National youth association football team

The American Samoa women's national under-20 football team is the highest women's youth team of women's football in American Samoa and is controlled by the Football Federation American Samoa (FFAS).

==History==
American Samoa is known as one of the worst football teams in the world. In that perspective their debut at the OFC U-20 Women's Championship was quite good. They made their debut in 2002 at the first tournament ever held. They managed to draw two times with only one loss: just 2–0 against giants New Zealand. The team managed to score two goals in their 2–2 draw against Samoa. They ended up 3 out of 4 in the group, above Fiji.

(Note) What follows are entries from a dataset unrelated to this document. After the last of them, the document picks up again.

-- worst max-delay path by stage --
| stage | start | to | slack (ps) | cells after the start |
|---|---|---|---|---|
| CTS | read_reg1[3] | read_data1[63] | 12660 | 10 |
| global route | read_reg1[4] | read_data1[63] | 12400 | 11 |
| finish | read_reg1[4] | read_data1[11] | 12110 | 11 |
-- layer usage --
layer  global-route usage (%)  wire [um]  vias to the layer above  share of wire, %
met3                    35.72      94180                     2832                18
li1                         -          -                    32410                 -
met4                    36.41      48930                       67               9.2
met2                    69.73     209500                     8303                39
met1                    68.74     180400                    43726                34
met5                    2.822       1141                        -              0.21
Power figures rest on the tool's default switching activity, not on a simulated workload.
**design/flow/design.v**
```verilog
`timescale 1ns / 1ps
module clk_divider(
	input clk_in,
	input rst,
	output reg divided_clk
    );
parameter toggle_value = 1000000;
reg [24:0] cnt;
always@(posedge clk_in or posedge rst)
begin
	if (rst) begin
		cnt <= 0;
		divided_clk <= 0;
	end
	else begin
		if (cnt==toggle_value) begin
			cnt <= 0;
			divided_clk <= ~divided_clk;
		end
		else begin
			cnt <= cnt +1;
			divided_clk <= divided_clk;		
		end
	end
end
endmodule
`timescale 1ns / 1ps
module debouncer(
	input 		clk,
	input 		rst,
	input 		noisy_in,  
	output reg 	clean_out  
    );
reg noisy_in_reg;
reg clean_out_tmp1;  
reg clean_out_tmp2;  
always@(posedge clk or posedge rst)
begin
	if (rst==1'b1) begin
		noisy_in_reg <= 0;
		clean_out_tmp1 <= 0;
		clean_out_tmp2 <= 0;
		clean_out <= 0;
	end
	else begin
		noisy_in_reg <= noisy_in; 
		clean_out_tmp1 <= noisy_in_reg;
		clean_out_tmp2 <= clean_out_tmp1;
		clean_out <= ~clean_out_tmp2 & clean_out_tmp1;  
	end
end
endmodule
`timescale 1ns / 1ps
module elevator(
input clk_50hz, rst,
floor_0_p,
floor_1_p,
floor_2_p,
floor_3_p,
floor_4_p,
direction_1,
direction_2,
direction_3,
floor_0_d,
floor_1_d,
floor_2_d,
floor_3_d,
floor_4_d,
output reg led_inside_0,
led_inside_1,
led_inside_2,
led_inside_3,
led_inside_4,
led_outside_0,
led_outside_1,
led_outside_2,
led_outside_3,
led_outside_4,
led_busy,
reg [7:0] a,b,c,d,e,f,g,p
);
reg state, direction, command, count;
reg starting_floor, current_floor, final_floor;
`timescale 1ns / 1ps
module elevator(
input clk_50hz, rst,
floor_0_p,
floor_1_p,
floor_2_p,
floor_3_p,
floor_4_p,
direction_1,
direction_2,
direction_3,
floor_0_d,
floor_1_d,
floor_2_d,
floor_3_d,
floor_4_d,
output reg led_inside_0,
led_inside_1,
led_inside_2,
led_inside_3,
led_inside_4,
led_outside_0,
led_outside_1,
led_outside_2,
led_outside_3,
led_outside_4,
led_busy,
reg [7:0] a,b,c,d,e,f,g,p
);
reg state, direction, command, count;
reg starting_floor, current_floor, final_floor;
always@(posedge floor_0_p or posedge floor_1_p or posedge floor_2_p or posedge floor_3_p or posedge floor_4_p or posedge floor_0_d or posedge floor_1_d or posedge floor_2_d or posedge floor_3_d or posedge floor_4_d) begin
    command <= 1;
end
always@(posedge clk_50hz or negedge rst) begin
    if(~rst) begin
        current_floor <= 0;
        state <= "IDLE";
    end
    else begin
        case(state)
            "IDLE": begin
                led_busy <= 0;
                    if(command == 0) begin
                        state <= "IDLE";
                    end
                    else begin
                        if((floor_0_p == 1) || (floor_0_d == 1)) begin
                            state <= "BUSY";
                            final_floor <= 0;
                            count <= 0;
                            direction <= "DOWN";
                        end
                        else if((floor_1_p == 1) || (floor_1_d == 1)) begin
                            state <= "BUSY";
                            final_floor <= 1;
                            count <= 0;
                            if(current_floor < 1)begin
                                direction <= "UP";
                            end
                            else begin
                                direction <= "DOWN";
                            end
                        end
                        else if((floor_2_p == 1) || (floor_2_d == 1)) begin
                            state <= "BUSY";
                            final_floor <= 2;
                            if(current_floor < 2)begin
                                direction <= "UP";
                            end
                            else begin
                                direction <= "DOWN";
                            end
                        end
                        else if((floor_3_p == 1) || (floor_3_d == 1)) begin
                            state <= "BUSY";
                            final_floor <= 3;
                            if(current_floor < 3)begin
                                direction <= "UP";
                            end
                            else begin
                                direction <= "DOWN";
                            end
                        end
                        else if((floor_4_p == 1) || (floor_4_d == 1)) begin
                            state <= "BUSY";
                            final_floor <= 4;
                            if(current_floor < 1)begin
                                direction <= "UP";
                            end
                            else begin
                                direction <= "DOWN";
                            end
                        end
                    end
                end
            "BUSY": begin
                led_busy <= 1;
                    if(count == 250) begin
                        if (current_floor == final_floor) begin
                            state <= "WAIT";
                            count <= 0;
                        end
                        else if(direction == "UP")begin
                            current_floor <= current_floor + 1;
                            if((current_floor == 1) && ((floor_1_d == 1) || ((floor_1_p == 1)&&(direction_1 == 1))))begin
                                state <= "WAIT";
                                count <= 0;
                            end
                            else if((current_floor == 2) && ((floor_2_d == 1) || ((floor_2_p == 1)&&(direction_2 == 1))))begin
                                state <= "WAIT";
                                count <= 0;
                            end
                            else if((current_floor == 3) && ((floor_3_d == 1) || ((floor_3_p == 1)&&(direction_3 == 1))))begin
                                state <= "WAIT";
                                count <= 0;
                            end
                            count <= 0;
                        end
                        else if(direction == "DOWN")begin
                            current_floor <= current_floor - 1;
                            if((current_floor == 1) && ((floor_1_p == 1) || ((floor_1_d == 1)&&(direction_1 == 0))))begin
                                state <= "WAIT";
                                count <= 0;
                            end
                            else if((current_floor == 2) && ((floor_2_p == 1) || ((floor_2_d == 1)&&(direction_2 == 0))))begin
                                state <= "WAIT";
                                count <= 0;
                            end
                            else if((current_floor == 3) && ((floor_3_p == 1) || ((floor_3_d == 1)&&(direction_3 == 0))))begin
                                state <= "WAIT";
                                count <= 0;
                            end
                            count <= 0;
                        end
                    end
                    else begin
                        count <= count + 1;
                    end
                end
            "WAIT": begin
                led_busy <= 1;
                    if(count == 250)begin
                        if(current_floor == final_floor)begin
                            state <= "IDLE";
                        end
                        else begin
                            state <= "BUSY";
                            count <= 0;
                        end
                    end
                    else begin
                        count <= count + 1;
                    end
                end
        endcase
    end
end
always @(posedge clk_50hz or negedge rst) begin
    if(~rst) begin
		a <= 8'b11110110;
		b <= 8'b11001110;
		c <= 8'b11001110;
		d <= 8'b11101010;
		e <= 8'b11100010;
		f <= 8'b11110010;
		g <= 8'b00100101;
		p <= 8'b11111111;	
	end
	else begin
		if(current_floor == 0) begin
			a[0] <= 0;
			b[0] <= 0;
			c[0] <= 0;
			d[0] <= 0;
			e[0] <= 0;
			f[0] <= 0;
			g[0] <= 1;
			p[0] <= 1;
		end
		else if(current_floor == 1) begin
			b[0] <= 0;
			c[0] <= 0;
			a[0] <= 1;
			d[0] <= 1;
			e[0] <= 1;
			f[0] <= 1;
			g[0] <= 1;
			p[0] <= 1;
		end
		else if(current_floor == 2) begin
			a[0] <= 0;
			b[0] <= 0;
			g[0] <= 0;
			d[0] <= 0;
			e[0] <= 0;
			c[0] <= 1;
			p[0] <= 1;
			f[0] <= 1;
		end
		else if(current_floor == 3) begin
			a[0] <= 0;
			b[0] <= 0;
			g[0] <= 0;
			d[0] <= 0;
			c[0] <= 0;
			e[0] <= 1;
			f[0] <= 1;
			p[0] <= 1;
		end
		else begin
		  f[0] <= 0;
		  g[0] <= 0;
		  b[0] <= 0;
		  c[0] <= 0;
		  a[0] <= 1;
		  d[0] <= 1;
		  e[0] <= 1;
		  p[0] <= 1;
		end
		if(state == "IDLE")  begin
            a[7:4] <= 4'b1111;
            b[7:4] <= 4'b1100;
            c[7:4] <= 4'b1100;
            d[7:4] <= 4'b1110;
            e[7:4] <= 4'b1110;
            f[7:4] <= 4'b1111;
            g[7:4] <= 4'b0010;
            p[7:4] <= 4'b1111;
         end
         else if((state == "BUSY")&&(direction == "UP")) begin
             a[5] <= 1;
             f[5] <= 0;
             e[5] <= 0;
             d[5] <= 0;
             b[5] <= 0;
             c[5] <= 0;
             g[5] <= 1;
             p[5] <= 1;
             a[4] <= 0;
             b[4] <= 0;
             c[4] <= 1;
             d[4] <= 1;
             p[4] <= 1;
             g[4] <= 0;
             f[4] <= 0;
             e[4] <= 0;
         end
         else if((state == "BUSY")&&(direction == "DOWN")) begin
             b[5] <= 0;
             g[5] <= 0;
             e[5] <= 0;
             d[5] <= 0;
             c[5] <= 0;
             a[5] <= 1;
             f[5] <= 1;
             p[5] <= 1;
             a[4] <= 0;
             b[4] <= 0;
             c[4] <= 0;
             d[4] <= 0;
             e[4] <= 0;
             f[4] <= 0;
             g[4] <= 1;
             p[4] <= 1;
        end
	end
 end
endmodule
endmodule
`timescale 1ns / 1ps
module ssd(clk,reset,a,b,c,d,e,f,g,p,
		a_out,b_out,c_out,d_out,e_out,f_out,g_out,p_out,
		an
          );
input clk, reset; 
input [7:0] a,b,c,d,e,f,g,p;
output reg a_out,b_out,c_out,d_out,e_out,f_out,g_out,p_out;
output reg [7:0] an;
reg [3:0] state; 
reg [19:0] counter; 
always @ (posedge clk) begin  
	if(reset) begin	 
		state <= 0;  
		counter <= 0;
	end 
	else begin  
		if(counter == 20'h186A0) begin	  
			if (state == 4'b1000) 
				state <= 1;
			else
				state <= state + 1;
			counter <= 0;
		end
		else
			counter <= counter + 1;  
	end
end
always@(posedge clk)
begin
	if(reset) 
	begin
		an[7:0] <= 8'b11111111;
		a_out <= 1;
		b_out  <= 1;
		c_out  <= 1;
		d_out  <= 1;
		e_out  <= 1;
		f_out  <= 1;
		g_out  <= 1;
		p_out  <= 1;
	end
	else if(state == 4'b0001) 
	begin
		an[7:0] <= 8'b11111110;
		a_out  <= a[0];
		b_out  <= b[0];
		c_out  <= c[0];
		d_out  <= d[0];
		e_out  <= e[0];
		f_out  <= f[0];
		g_out  <= g[0];
		p_out  <= p[0];
	end
	else if(state == 4'b0010) 
	begin
		an[7:0] <= 8'b11111101;
		a_out  <= a[1];
		b_out  <= b[1];
		c_out  <= c[1];
		d_out  <= d[1];
		e_out  <= e[1];
		f_out  <= f[1];
		g_out  <= g[1];
		p_out  <= p[1];
	end
	else if(state == 4'b0011) 
	begin
		an[7:0] <= 8'b11111011;
		a_out  <= a[2];
		b_out  <= b[2];
		c_out  <= c[2];
		d_out  <= d[2];
		e_out  <= e[2];
		f_out  <= f[2];
		g_out  <= g[2];
		p_out  <= p[2];
	end
	else if(state == 4'b0100)	
	begin
		an[7:0] <= 8'b11110111;
		a_out  <= a[3];
		b_out  <= b[3];
		c_out  <= c[3];
		d_out  <= d[3];
		e_out  <= e[3];
		f_out  <= f[3];
		g_out  <= g[3];
		p_out  <= p[3];
	end
	else if(state == 4'b0101)	
	begin
		an[7:0] <= 8'b11101111;
		a_out  <= a[4];
		b_out  <= b[4];
		c_out  <= c[4];
		d_out  <= d[4];
		e_out  <= e[4];
		f_out  <= f[4];
		g_out  <= g[4];
		p_out  <= p[4];
	end
	else if(state == 4'b0110)	
	begin
		an[7:0] <= 8'b11011111;
		a_out  <= a[5];
		b_out  <= b[5];
		c_out  <= c[5];
		d_out  <= d[5];
		e_out  <= e[5];
		f_out  <= f[5];
		g_out  <= g[5];
		p_out  <= p[5];
	end
	else if(state == 4'b0111)	
	begin
		an[7:0] <= 8'b10111111;
		a_out  <= a[6];
		b_out  <= b[6];
		c_out  <= c[6];
		d_out  <= d[6];
		e_out  <= e[6];
		f_out  <= f[6];
		g_out  <= g[6];
		p_out  <= p[6];
	end
	else if(state == 4'b1000)	
	begin
		an[7:0] <= 8'b01111111;
		a_out  <= a[7];
		b_out  <= b[7];
		c_out  <= c[7];
		d_out  <= d[7];
		e_out  <= e[7];
		f_out  <= f[7];
		g_out  <= g[7];
		p_out  <= p[7];
	end
	else  
	begin
		an[7:0] <= 8'b11111111;
		a_out  <= 1;
		b_out  <= 1;
		c_out  <= 1;
		d_out  <= 1;
		e_out  <= 1;
		f_out  <= 1;
		g_out  <= 1;
		p_out  <= 1;
	end
end
endmodule
`timescale 1ns / 1ps
module top_module(
    input clk,
    rst,
    floor_0_p,
    floor_1_p,
    floor_2_p,
    floor_3_p,
    floor_4_p,
    direction_1,
    direction_2,
    direction_3,
    floor_0_d,
    floor_1_d,
    floor_2_d,
    floor_3_d,
    floor_4_d,
    output led_inside_0,
    led_inside_1,
    led_inside_2,
    led_inside_3,
    led_inside_4,
    led_outside_0,
    led_outside_1,
    led_outside_2,
    led_outside_3,
    led_outside_4,
    led_busy,
    a_out,b_out,c_out,d_out,e_out,f_out,g_out,p_out,
    [7:0]an
);
    wire [7:0] a,b,c,d,e,f,g,p;
    clk_divider divider(.clk_in(clk), .rst(rst), .divided_clk(clk50hz));
    debouncer pb0(.clk(clk50hz), .rst(rst), .noisy_in(floor_0_p), .clean_out(floor_0_p_clean));
    debouncer pb1(.clk(clk50hz), .rst(rst), .noisy_in(floor_1_p), .clean_out(floor_1_p_clean));
    debouncer pb2(.clk(clk50hz), .rst(rst), .noisy_in(floor_2_p), .clean_out(floor_2_p_clean));
    debouncer pb3(.clk(clk50hz), .rst(rst), .noisy_in(floor_3_p), .clean_out(floor_3_p_clean));
    debouncer pb4(.clk(clk50hz), .rst(rst), .noisy_in(floor_4_p), .clean_out(floor_4_p_clean));
    ssd seven_segment_display(clk,rst,a,b,c,d,e,f,g,p,
		a_out,b_out,c_out,d_out,e_out,f_out,g_out,p_out,
		an);
	elevator elev(
	clk50hz,rst,
	floor_0_p_clean,floor_1_p_clean,floor_2_p_clean,floor_3_p_clean,floor_4_p_clean,
	direction_1,direction_2,direction_3,
	floor_0_d,floor_1_d,floor_2_d,floor_3_d,floor_4_d,
	led_inside_0,led_inside_1,led_inside_2,led_inside_3,led_inside_4,
	led_outside_0,led_outside_1,led_outside_2,led_outside_3,led_outside_4, led_busy,
	a,b,c,d,e,f,g,p);
endmodule
```
**design/flow/run.sh**
```bash
#!/bin/bash
# OpenROAD 26Q1-2900-gdf79404cd8, Yosys 0.63+post, stock flow scripts
make -C /OpenROAD-flow-scripts/flow DESIGN_CONFIG=/design/flow/config.mk WORK_HOME=/design/flow/orfs finish
```
**design/flow/config.mk**
```make
export PLATFORM = sky130hd
export DESIGN_NAME = top_module
export DESIGN_NICKNAME = top_module
export VERILOG_FILES = /design/flow/design.v
export SDC_FILE = /design/flow/constraint.sdc
export NUM_CORES = 4
export LEC_CHECK = 1
export CORE_AREA = 10 10 104 104
export DIE_AREA = 0 0 114 114
export SYNTH_HDL_FRONTEND = slang
```
**design/flow/constraint.sdc**
```tcl
current_design top_module

set clk_period 2.6
set clk_io_pct 0.2

create_clock -name clk0 -period $clk_period [get_ports {clk}]

set non_clock_inputs [all_inputs -no_clocks]
set_input_delay [expr $clk_period * $clk_io_pct] -clock clk0 $non_clock_inputs
set_output_delay [expr $clk_period * $clk_io_pct] -clock clk0 [all_outputs]
```
==> ci_impl_report.md <==
### Flow metrics

| Metric | Value |
|---|---|
| Chip Footprint | 0.0130 mm^2 |
| Reg clk slew, reported paths | 0.06 ns |
| Final wirelength | 2950 um |
| Critical path buffer and inverter count | 0 |
| First-pass DRT Iterations | 4 |
| Crit path DAT | between 2 and 2.5 ns |
| DR DRC count | 0 |
| Total placed cells including tap cells | slightly above 300 |
| Register area share after synthesis | 39.1% |
| Share of cells above drive strength 1 | under 10% |
| Routability cong. | 0.794 |
| Max-Cap Viols | 0 |
| Fin crit share | 77.2% |
| Data required time of the critical path | 2.81 ns |
| Vias | roughly 1200 |
| Synth area leader | dfxtp_1 |
| IO Pins | 42 |
| Post-DRT Antenna Nets | 0 |
| P_leak | roughly 0.65 nW |
| P per Cell Area | 489 mW/mm^2 |
| Peak supply drop | 0.000148 V |
| Log Warnings | 42 |
| Post-CTS setup buffers | 0 |
| CP Launch Type | register |
| Fin cells | roughly 310 |
| DIE HEIGHT | between 100 and 150 um |
| Max-area cell share | 39.1% |
| WHS | around 0.47 ns |
| Crit path kind | reg -> reg |
| Yosys Instances | about 190 |
| Row count | 34 |
| Final Hold Vio Count | 0 |
| Unique cell type count in the Yosys netlist | 37 |
| DP Area | 0.00178 mm^2 |
| Fillers | ~950 |
| Synthesized area per cell | 8.54 um^2 |
| CTS resizes | 0 |
| FF+latch count, synth | 32 |
| YS chip area | 0.00164 mm^2 |
| Antenna cells | 0 |
| Number of port buffers | 9 |
| Design Power | 0.914 mW |
| CP max-delay cell | or4_1 |
| Hold buffers post-CTS | 0 |
| Outcome | finished clean |
| # H-tree levels | 2 |
| P&R area growth vs syn | 14.2% |
| Switch Pwr | 0.199 mW |
| Chip width | 114 um |
| Combinational Power Share | 2.9% |
| Skew-Pair Late Insertion Delay | between 0.2 and 0.3 ns |
| Final slew viol count | 0 |
| Min Tclk post-route | about 2 ns |
| Root Driver | clkbuf_8 |
| First-pass GRT wire length | 4970 um |
| Top area cell types | dfxtp_1 39%, buf_4 8.7%, nor2_1 6.2% |
| Setup TNS | 0 ns |
| DP Wirelength | 2190 um |
| Hold crit path type | reg -> reg |
| Clock sink count | 32 |
| Largest stage delay on the critical path | 0.51 ns |
| Final setup violation count | 0 |
| Cell Int Power | 0.715 mW |
| Num CTS Buffers | 5 |
| Largest net degree at the start of global routing | 18 |
| Ys Warns | 75 |
| Core Region | around 0.0087 mm^2 |
| Vias in the first global route | 1121 |
| Synth Cell Area | between 0.0015 and 0.002 mm^2 |
| RSZ-0062 raised after global routing | false |
| Final instance area | 0.00187 mm^2 |
| Crit path cell chain | ha_1 > nand3_1 > or3_1 > or4_1 > a21oi_1 |
| Crit-path max FO | 7 |
| TritonCTS clock tree | yes |
| Clock Power Share | 42.3% |
| Crit-path leading delay family | simple AND/OR/NAND/NOR gates |
| Pre-Place Util | 18.9% |
| Global Route Usage Sum | 4.39% |
| Sequential Power Share | a little over half |
| Maximum clock frequency | about 0.50 GHz |
| Grt total ovfl | 0 |
| Post-Route Skew | 0.00204 ns |
| Initial antenna violation count | 0 |
| Clock buffer depth | 2 |
| Cell count after synthesis | 192 |
| WL/cell | around 9.4 um |
| Crit end category | register |
| DR vias/cell | between 3 and 4 |
| Initial DRC Count | between 90 and 100 |
| Switching part of the total | between 20 and 25% |
==> power groups by stage <==
stage | Clock, mW | Combinational (mW) | Sequential, mW
global route | 0.421 | 0.0301 | 0.502
finish | 0.387 | 0.0265 | 0.501
CTS | 0.404 | 0.0278 | 0.501
==> registers in the layout, summed over array words and instances, names as in the netlist <==
signal                         flops
seven_segment_display.counter     20
seven_segment_display.state        4
seven_segment_display.an           8
==> stage by stage <==
stage / utilization, % / setup WS (ns)
after floorplan: - / 0.811
final: 21.6 / 0.592
after detailed placement: 20.5 / 0.620
after global routing: 21.6 / 0.478
after CTS: 21.6 / 0.600
after global placement: 20.5 / 0.642
==> layout make-up <==
type,instances,area (um^2),share of cell area (%)
Clock inverter,2,10.0,0.535
Timing Repair Buffer,10,97.6,5.21
Inverter,10,37.5,2.01
Clock buffer,6,82.6,4.41
Tap cell,108,135,7.22
Sequential cell,32,641,34.2
Multi-Input combinational cell,145,868,46.4
==> kinds of logic after synthesis <==
logic type                 count (synthesis)  share of synthesized area [%]
AOI/OAI and AO/OA                         13                           5.19
buffers and inverters                     32                           11.8
DFF                                       32                           39.1
other                                      2                          0.458
xor gates and xnor gates                  14                           7.48
and+or+nand+nor                           92                           30.8
adders and majority gates                  6                           4.58
muxes                                      1                          0.611
==> cell usage after synthesis <==
master and instances:
nand4_1 6, nor3b_1 1, xnor2_1 11, or3_1 2
and3_1 4, conb_1 2, nor4_1 8, nor2_1 27
ha_1 6, and4_1 3, nor4_2 1, nand3_1 11
a21oi_1 4, xor2_1 3, mux2i_1 1, nand2b_1 1
o21ai_0 2, nand4_4 1, a211oi_1 1, nor3_1 7
and3b_1 2, a21bo_2 1, o21ba_2 1, inv_1 10
nor2b_1 5, buf_4 19, nand2_1 9, o31ai_1 1
dfxtp_1 32, or4_1 1, clkbuf_1 1, o21bai_1 1
and2_1 1, buf_2 2, nand3b_1 1, a31oi_1 2
nand3_2 1
==> per-layer routing <==
layer | part of all wire (%) | vias up | GRT usage [%]
li1 | - | 643 | -
met1 | 48 | 546 | 5.58
met2 | 45 | 23 | 7.02
met3 | 6.8 | 5 | 1.75
met4 | 0.85 | 0 | 0.668
met5 | 0 | - | 0
==> worst register-to-register path: cells and delay by family (launching register included) <==
kind | cells | cell delay (ns)
adder cells (fa/ha/maj) | 1 | 0.27
flip-flops | 1 | 0.43
AND-OR/OR-AND | 1 | 0.15
AND/OR/NAND/NOR | 3 | 1.10
==> cells in the final DEF, fill, tap and decap left out, drive strengths merged <==
cell type	count
a21bo	1
dfxtp	32
xor2	3
a21oi	4
clkinv	2
o21ba	1
mux2i	1
o31ai	1
nor3	7
nand3b	1
a31oi	2
clkdlybuf4s50	9
or3	2
o21bai	1
nor2b	5
conb	19
nand3	12
nor3b	1
o21ai	2
nand2b	1
a211oi	1
and3b	2
or4	1
inv	10
nand4	7
buf	1
and4	3
and2	1
clkbuf	6
nand2	9
ha	6
xnor2	11
nor2	27
nor4	9
and3	4
==> final timing paths <==
check                                                       from  slack [ns]                                end  cells after the start
worst min register to register    seven_segment_display.state[2]        0.47        seven_segment_display.an[3]                      1
worst max-delay path            seven_segment_display.counter[0]        0.59  seven_segment_display.counter[18]                      5
worst max register to register  seven_segment_display.counter[0]        0.59  seven_segment_display.counter[18]                      5
worst min-delay path              seven_segment_display.state[2]        0.47        seven_segment_display.an[3]                      1
Power figures rest on the tool's default switching activity, not on a simulated workload.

Eight years later, in 2010, the team struggled a whole lot more. They lost all their three games: two 4-0 defeats against Tonga and the Cook Islands and an 8–0 defeat against New Zealand.

After two tournaments the American Samoa team has never won and just scored two goals. However they will participate again in 2019.

==OFC Championship Record==

OFC U-20 Women's Championship
| Year | Round | Pld | W | D | L | GF | GA | GD |
| TGA 2002 | Group stage | 3 | 0 | 2 | 1 | 2 | 4 | -2 |
| PNG 2004 | Did not Participate |  |  |  |  |  |  |  |
SAM 2006
| NZL 2010 | Fourth Place | 3 | 0 | 0 | 3 | 0 | 16 | -16 |
| NZL 2012 | Did not Participate |  |  |  |  |  |  |  |
NZL 2014
TGA 2015
NZL 2017
| COK 2019 | Group stage | 3 | 1 | 0 | 2 | 3 | 21 | -18 |
| FIJ 2023 | Did not Participate |  |  |  |  |  |  |  |
| Total | 3/10 | 9 | 1 | 2 | 6 | 5 | 41 | -36 |

==Current squad==
The following players were called up for the 2019 OFC U-19 Women's Championship from 30 August – 12 September in Avarua, Cook Islands.

Caps and goals updated as of 7 September 2019, after the game against New Zealand.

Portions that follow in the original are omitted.